The "Abstract Syntax Tree Execution" interpreter, support\base\astxi.cpp creates an abstract syntax tree by using an Abstract Syntax Tree Parser, then executes the statements in a script by traversing the tree. Two versions of the astxi interpreter can be built by using either CLL syntax or PLL syntax. This is a somewhat more complicated method, in terms of support code, than used by the Direct Execution Interpreter, but it has the distinct advantage of substantially greater simplicity in the execution of loops.

If a single script must be executed several times, by using this approach it is possible to arrange to parse the script only once, thus avoiding parsing overhead on subsequent executions. Building an abstract syntax tree is noticeably simpler than creating a bytecode interpreter, as is done in the Direct Compilation Interpreter, and provides some of the same performance benefits.


External Interface

The astxi interpreter is encapsulated in the Interpreter class. The interpreter interface function, interpret(), is implemented by creating an Interpreter object and then invoking the object's public member function, execute().


The Interpreter Class

Introduction

The Interpreter class encapsulates the functions and the data necessary to traverse an abstract syntax tree and execute the statements it describes.

Strictly speaking, this class is unnecessary. The functions in the class could have been written as external functions. They would, however, have had to have another argument in order to pass the reference to the Dataset object. Should any additional parameters become necessary, it would be necessary to change all the function calls to accommodate them. By making the functions members of a class and defining these parameters as class members, the calling sequences are simplified and are unlikely to require changes to accommodate program modifications.


Private Member Fields

AbstractSyntaxTree tree;
The tree is created by a call to buildTree(), the external interface of the Abstract Syntax Tree parser, at construction time.

Dataset &dataset;
This field provides a reference to the Dataset object the interpreter is to operate on. It is set by the constructor.

Value returnValue;
This field is used as a temporary location to store the return value from the script. If a return statement with an argument expression is encountered, the expression is evaluated and the result is stored here.


Enumeration

Outcome
The Outcome enumeration is used to encode the result of executing a statement. The result indicates whether the statement executed to completion or whether it encountered a break or continue statement within a nested statement that was not part of a loop.

The enumeration identifies four cases:

normal
The statement executed was neither a break, continue, nor return statement, nor was a return statement encountered in any nested statement, nor was a break or continue statement encountered in a nested statement that was not itself inside a nested loop. Note that a break or continue statement affects only the innermost loop that contains it. A return statement, on the other hand, causes all loops that contain it to terminate.

If the outcome of executing a statement is normal, execution of statements can continue normally.

breakEncountered
A break statement was encountered immediately or in a nested block. The current loop in effect is to be aborted and execution is to continue at the first statement following the loop statement.

continueEncountered
A continue statement was encountered immediately or in a nested block.

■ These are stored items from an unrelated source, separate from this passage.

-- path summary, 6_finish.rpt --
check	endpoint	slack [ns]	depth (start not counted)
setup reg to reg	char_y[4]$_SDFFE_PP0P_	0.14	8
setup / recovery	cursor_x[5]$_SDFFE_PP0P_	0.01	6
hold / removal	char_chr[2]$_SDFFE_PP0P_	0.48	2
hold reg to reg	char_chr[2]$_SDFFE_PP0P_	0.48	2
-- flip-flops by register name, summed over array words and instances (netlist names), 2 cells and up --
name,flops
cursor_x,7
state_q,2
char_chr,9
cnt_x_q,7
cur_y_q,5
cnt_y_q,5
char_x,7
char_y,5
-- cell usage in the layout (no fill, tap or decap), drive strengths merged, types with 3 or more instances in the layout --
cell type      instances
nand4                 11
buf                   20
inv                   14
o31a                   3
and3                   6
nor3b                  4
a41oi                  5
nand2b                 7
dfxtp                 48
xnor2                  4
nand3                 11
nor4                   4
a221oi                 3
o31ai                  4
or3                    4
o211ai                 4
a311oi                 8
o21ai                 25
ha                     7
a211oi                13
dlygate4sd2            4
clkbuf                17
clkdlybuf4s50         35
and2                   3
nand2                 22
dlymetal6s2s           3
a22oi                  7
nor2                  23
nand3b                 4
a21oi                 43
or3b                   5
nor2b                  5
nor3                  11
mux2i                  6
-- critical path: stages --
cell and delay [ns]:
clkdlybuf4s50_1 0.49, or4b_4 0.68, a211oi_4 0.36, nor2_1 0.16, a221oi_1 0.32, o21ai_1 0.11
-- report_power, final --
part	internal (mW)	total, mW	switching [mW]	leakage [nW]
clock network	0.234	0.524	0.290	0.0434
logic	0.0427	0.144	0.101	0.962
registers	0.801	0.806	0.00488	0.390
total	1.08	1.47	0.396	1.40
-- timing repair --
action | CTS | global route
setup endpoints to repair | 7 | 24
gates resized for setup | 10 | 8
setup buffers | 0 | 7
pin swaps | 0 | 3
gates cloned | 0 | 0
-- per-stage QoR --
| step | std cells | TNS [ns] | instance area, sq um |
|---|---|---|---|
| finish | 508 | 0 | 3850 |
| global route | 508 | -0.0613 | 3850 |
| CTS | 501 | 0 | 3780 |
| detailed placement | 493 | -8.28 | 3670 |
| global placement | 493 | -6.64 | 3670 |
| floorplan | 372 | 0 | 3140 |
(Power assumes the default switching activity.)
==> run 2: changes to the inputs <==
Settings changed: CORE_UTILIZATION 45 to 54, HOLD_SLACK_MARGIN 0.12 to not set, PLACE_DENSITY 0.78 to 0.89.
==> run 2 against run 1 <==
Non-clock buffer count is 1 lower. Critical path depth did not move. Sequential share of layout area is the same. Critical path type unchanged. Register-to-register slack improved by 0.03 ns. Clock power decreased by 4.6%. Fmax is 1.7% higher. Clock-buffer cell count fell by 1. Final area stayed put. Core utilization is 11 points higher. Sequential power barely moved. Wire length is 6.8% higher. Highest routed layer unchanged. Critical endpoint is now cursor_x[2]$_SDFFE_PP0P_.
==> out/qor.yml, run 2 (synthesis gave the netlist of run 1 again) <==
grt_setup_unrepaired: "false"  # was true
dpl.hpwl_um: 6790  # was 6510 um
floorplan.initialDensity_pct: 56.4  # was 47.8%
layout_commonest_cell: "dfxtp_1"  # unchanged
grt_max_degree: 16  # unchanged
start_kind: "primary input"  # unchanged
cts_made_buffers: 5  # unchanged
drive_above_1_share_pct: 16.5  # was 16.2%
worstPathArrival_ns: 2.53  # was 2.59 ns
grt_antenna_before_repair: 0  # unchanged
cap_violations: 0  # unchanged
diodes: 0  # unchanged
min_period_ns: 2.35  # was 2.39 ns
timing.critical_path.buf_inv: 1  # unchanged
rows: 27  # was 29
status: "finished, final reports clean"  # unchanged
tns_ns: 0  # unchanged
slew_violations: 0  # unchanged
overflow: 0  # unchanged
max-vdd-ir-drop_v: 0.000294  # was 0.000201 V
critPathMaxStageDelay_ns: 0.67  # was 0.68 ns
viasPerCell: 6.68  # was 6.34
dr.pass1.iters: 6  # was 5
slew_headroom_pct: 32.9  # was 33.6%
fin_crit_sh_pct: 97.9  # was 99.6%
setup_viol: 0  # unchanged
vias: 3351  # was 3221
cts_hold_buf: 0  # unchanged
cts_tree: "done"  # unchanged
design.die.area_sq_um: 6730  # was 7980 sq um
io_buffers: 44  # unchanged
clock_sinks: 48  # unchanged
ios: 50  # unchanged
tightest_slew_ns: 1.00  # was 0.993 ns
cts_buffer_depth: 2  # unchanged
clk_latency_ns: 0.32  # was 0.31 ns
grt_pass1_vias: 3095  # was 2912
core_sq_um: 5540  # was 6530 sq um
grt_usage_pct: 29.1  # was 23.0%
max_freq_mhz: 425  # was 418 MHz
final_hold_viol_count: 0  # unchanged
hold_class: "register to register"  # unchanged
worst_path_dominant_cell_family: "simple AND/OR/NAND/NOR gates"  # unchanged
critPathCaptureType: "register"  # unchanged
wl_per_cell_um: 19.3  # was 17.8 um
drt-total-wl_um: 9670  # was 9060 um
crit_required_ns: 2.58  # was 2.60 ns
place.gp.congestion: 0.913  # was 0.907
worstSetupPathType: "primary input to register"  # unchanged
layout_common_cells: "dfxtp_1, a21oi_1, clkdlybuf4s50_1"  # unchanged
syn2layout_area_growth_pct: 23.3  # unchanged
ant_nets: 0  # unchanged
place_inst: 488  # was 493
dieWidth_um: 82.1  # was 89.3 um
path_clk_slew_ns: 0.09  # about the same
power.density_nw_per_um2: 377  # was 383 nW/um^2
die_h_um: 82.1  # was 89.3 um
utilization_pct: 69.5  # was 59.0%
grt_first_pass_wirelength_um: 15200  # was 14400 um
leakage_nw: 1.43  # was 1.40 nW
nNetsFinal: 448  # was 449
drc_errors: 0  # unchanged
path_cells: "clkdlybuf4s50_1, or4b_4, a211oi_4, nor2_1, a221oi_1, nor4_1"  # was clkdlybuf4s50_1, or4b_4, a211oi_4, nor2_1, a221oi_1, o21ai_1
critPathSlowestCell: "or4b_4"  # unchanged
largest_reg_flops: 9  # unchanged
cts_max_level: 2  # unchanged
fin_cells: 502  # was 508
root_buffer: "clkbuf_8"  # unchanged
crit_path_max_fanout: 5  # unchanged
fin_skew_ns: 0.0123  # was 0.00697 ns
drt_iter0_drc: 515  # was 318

The remainder of the current loop is to be skipped and execution is to continue with the loop condition if the loop is a while or do-while statement, or with the increment field if the loop is a for statement.

returnEncountered
A return statement was encountered immediately or in a nested block. No further statements are to be executed.


Private Member Functions

Value evaluate(const AstNode *node);
The evaluate() function is called to obtain the value of the expression the node represents. The function does this by calling itself recursively for each of its subnodes and then performing the operation indicated.

The evaluate function requires access to the Dataset object the interpreter is using. This is accessed as a member field. If evaluate() were written as an external function, rather than as a member of the Interpreter class, it would have to pass the data reference along in the calling sequence on every call to a subnode.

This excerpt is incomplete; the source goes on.